We had an instance where 4 out of six blades lost connectivity to 1 LUN. For some odd reason, this caused our ESXi hosts to become non-responsive although the VMs stayed up. The solution was to remap the LUN from our fibre storage array (Compellent) to those hosts. But we still had to reboot all the esxi hosts.
event Autopsy led to two possible issues... 1) I had neglected to change the VSAN VLAN ID from the default of 1. We think this might have been an issue because we trunk 1 from our Foundry(Brocade) core switch down to the UCS. 2) We are hard zoned (with brocade 8GB fibre switches), which some people have said is a disaster waiting to happen and others have said it's just fine.
Which of these do you think is most likely to have been the problem? We are going live on SAP next week on our UCS and heads will roll if we have any more "glitches"
VSAN 1/VLAN 1 are defaults and are generally used for Management purposes, best practices would be to use something other than VSAN 1/VLAN 1. Hard zoning is more secure than soft zoning. I would not initially suspect either of these to have caused this issue.
I would not expect lun loss of connectivity to result in an ESXi host to become unresponsive. Typically these issues can be resolved by a rescan after connectivity to the lun has been restored. Have you collected a vm-support? You may also want to consider perforning a KB search on VMwares web site based on the version of ESXi that you are running.
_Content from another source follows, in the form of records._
[src/rtl/pic_bus_sequencer.sv]
// Drives an 8259-style PIC bus: ICW/OCW init writes, INTA handshake, EOI writes.
// Latency: start -> first write SETUP next clk; each bus cycle STROBE_CYCLES+2 clks.
// Backpressure: start ignored while busy; eoi_req outside READY held in one pending flag.
// Optional status read (OCW3 + RD cycle) enabled by PIC_SEQ_STATUS_READ_EN.
module pic_bus_sequencer #(
    parameter int STROBE_CYCLES = 2
) (
    input  logic       clk,
    input  logic       rst_n,
    input  logic       start,
    output logic       busy,
    output logic       init_done,
    input  logic       cfg_ltim,
    input  logic       cfg_sngl,
    input  logic       cfg_ic4,
    input  logic       cfg_aeoi,
    input  logic [4:0] cfg_vec_base,
    input  logic [7:0] cfg_icw3,
    input  logic [7:0] cfg_mask,
    output logic       WD,
    output logic       RD,
    output logic       A0,
    output logic [7:0] dout,
    output logic       dout_en,
    input  logic [7:0] din,
    input  logic       INT,
    output logic       INTA,
    input  logic       eoi_req,
    output logic       vec_valid,
    output logic [7:0] vec
`ifdef PIC_SEQ_STATUS_READ_EN
    ,
    input  logic       stat_req,
    input  logic       stat_sel,
    output logic [7:0] stat,
    output logic       stat_valid
`endif
);

    localparam logic [3:0] SC    = 4'(STROBE_CYCLES);
    localparam logic [3:0] SC_M1 = 4'(STROBE_CYCLES - 1);
    localparam logic [3:0] SC_P1 = 4'(STROBE_CYCLES + 1);

    typedef enum logic [3:0] {
        IDLE, W_ICW1, W_ICW2, W_ICW3, W_ICW4, W_OCW1, READY,
        ACK1, ACK_GAP, ACK2, W_EOI
`ifdef PIC_SEQ_STATUS_READ_EN
        , W_OCW3, R_STAT
`endif
    } state_t;

    state_t     state, state_nxt;
    logic [3:0] sub, sub_nxt;

    logic       ltim_q, sngl_q, ic4_q, aeoi_q;
    logic [4:0] vec_base_q;
    logic [7:0] icw3_q, mask_q;
    logic       eoi_pend;

    logic       start_acc, eoi_go, wr_last, in_strobe, ack_last;
    logic       wr_cyc, rd_cyc, a0_sel;
    logic [7:0] wr_byte;

`ifdef PIC_SEQ_STATUS_READ_EN
    logic       sel_q;
`endif

    assign start_acc = start && (state == IDLE || state == READY);
    assign eoi_go    = (eoi_pend || eoi_req) && !aeoi_q;
    assign wr_last   = (sub == SC_P1);
    assign ack_last  = (sub == SC_M1);
    assign in_strobe = (sub >= 4'd1) && (sub <= SC);
    assign busy      = (state != IDLE) && (state != READY);

    // Byte/address for the current bus cycle; everything else idles the bus.
    always_comb begin
        wr_cyc  = 1'b0;
        rd_cyc  = 1'b0;
        a0_sel  = 1'b0;
        wr_byte = 8'h00;
        case (state)
            W_ICW1: begin wr_cyc = 1'b1; wr_byte = {3'b000, 1'b1, ltim_q, 1'b0, sngl_q, ic4_q}; end
            W_ICW2: begin wr_cyc = 1'b1; a0_sel = 1'b1; wr_byte = {vec_base_q, 3'b000}; end
            W_ICW3: begin wr_cyc = 1'b1; a0_sel = 1'b1; wr_byte = icw3_q; end
            W_ICW4: begin wr_cyc = 1'b1; a0_sel = 1'b1; wr_byte = {6'b000000, aeoi_q, 1'b1}; end
            W_OCW1: begin wr_cyc = 1'b1; a0_sel = 1'b1; wr_byte = mask_q; end
            W_EOI:  begin wr_cyc = 1'b1; wr_byte = 8'h20; end
`ifdef PIC_SEQ_STATUS_READ_EN
            W_OCW3: begin wr_cyc = 1'b1; wr_byte = {6'b000010, 1'b1, sel_q}; end
            R_STAT: rd_cyc = 1'b1;
`endif
            default: ;
        endcase
    end

    always_comb begin
        WD      = !(wr_cyc && in_strobe);
        dout_en = wr_cyc;
        dout    = wr_cyc ? wr_byte : 8'h00;
        A0      = (wr_cyc || rd_cyc) ? a0_sel : 1'b0;
        INTA    = !(state == ACK1 || state == ACK2);
`ifdef PIC_SEQ_STATUS_READ_EN
        RD      = !(rd_cyc && in_strobe);
`else
        RD      = 1'b1;
`endif
    end

    always_comb begin
        state_nxt = state;
        case (state)
            IDLE:    if (start) state_nxt = W_ICW1;
            READY: begin
                if (start)       state_nxt = W_ICW1;
                else if (eoi_go) state_nxt = W_EOI;
                else if (INT)    state_nxt = ACK1;
`ifdef PIC_SEQ_STATUS_READ_EN
                else if (stat_req) state_nxt = W_OCW3;
`endif
            end
            W_ICW1:  if (wr_last) state_nxt = W_ICW2;
            W_ICW2:  if (wr_last) state_nxt = !sngl_q ? W_ICW3 : (ic4_q ? W_ICW4 : W_OCW1);
            W_ICW3:  if (wr_last) state_nxt = ic4_q ? W_ICW4 : W_OCW1;
            W_ICW4:  if (wr_last) state_nxt = W_OCW1;
            W_OCW1:  if (wr_last) state_nxt = READY;
            W_EOI:   if (wr_last) state_nxt = READY;
            ACK1:    if (ack_last) state_nxt = ACK_GAP;
            ACK_GAP: if (sub == 4'd1) state_nxt = ACK2;
            ACK2:    if (ack_last) state_nxt = READY;
`ifdef PIC_SEQ_STATUS_READ_EN
            W_OCW3:  if (wr_last) state_nxt = R_STAT;
            R_STAT:  if (wr_last) state_nxt = READY;
`endif
            default: state_nxt = IDLE;
        endcase
        sub_nxt = (state_nxt != state || state == IDLE || state == READY) ? 4'd0 : sub + 4'd1;
    end

    always_ff @(posedge clk) begin
        if (!rst_n) begin
            state      <= IDLE;
            sub        <= 4'd0;
            init_done  <= 1'b0;
            vec        <= 8'h00;
            vec_valid  <= 1'b0;
            eoi_pend   <= 1'b0;
            ltim_q     <= 1'b0;
            sngl_q     <= 1'b0;
            ic4_q      <= 1'b0;
            aeoi_q     <= 1'b0;
            vec_base_q <= 5'd0;
            icw3_q     <= 8'h00;
            mask_q     <= 8'h00;
        end else begin
            state     <= state_nxt;
            sub       <= sub_nxt;
            vec_valid <= 1'b0;
            if (start_acc) begin
                init_done  <= 1'b0;
                ltim_q     <= cfg_ltim;
                sngl_q     <= cfg_sngl;
                ic4_q      <= cfg_ic4;
                aeoi_q     <= cfg_aeoi;
                vec_base_q <= cfg_vec_base;
                icw3_q     <= cfg_icw3;
                mask_q     <= cfg_mask;
            end
            if (state == W_OCW1 && wr_last)
                init_done <= 1'b1;
            if (state == ACK2 && ack_last) begin
                vec       <= din;
                vec_valid <= 1'b1;
            end
            // A request that arrives while one is being dispatched is kept for later.
            if (state == READY && state_nxt == W_EOI)
                eoi_pend <= 1'b0;
            else if (eoi_req && !aeoi_q)
                eoi_pend <= 1'b1;
        end
    end

`ifdef PIC_SEQ_STATUS_READ_EN
    always_ff @(posedge clk) begin
        if (!rst_n) begin
            sel_q      <= 1'b0;
            stat       <= 8'h00;
            stat_valid <= 1'b0;
        end else begin
            stat_valid <= 1'b0;
            if (state == READY && state_nxt == W_OCW3)
                sel_q <= stat_sel;
            if (state == R_STAT && sub == SC)
                stat <= din;
            if (state == R_STAT && wr_last)
                stat_valid <= 1'b1;
        end
    end
`endif

endmodule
Thanks for your response Bill. It was definitely bizarre, that's for sure. The triggering event seemed to be when we tried to map some LUNs to two new blades in the UCS. We got an error on our Compellent and then things just got weird after that. My memory has faded a bit as I've had a vacation and vmworld so I probably won't find an answer. I don't mind problems so much when I can find somebody else with the same problem. But I posted on vmware's forum and all I got were crickets chirping. I wish I knew why the vmware hosts went all zombie on me. Basically, the vmkernel log was out of control with storage errors that would not resolve until a reboot of the host. I couldn't perform a rescan. Since the hosts were unresponse, vmotions were out of the question.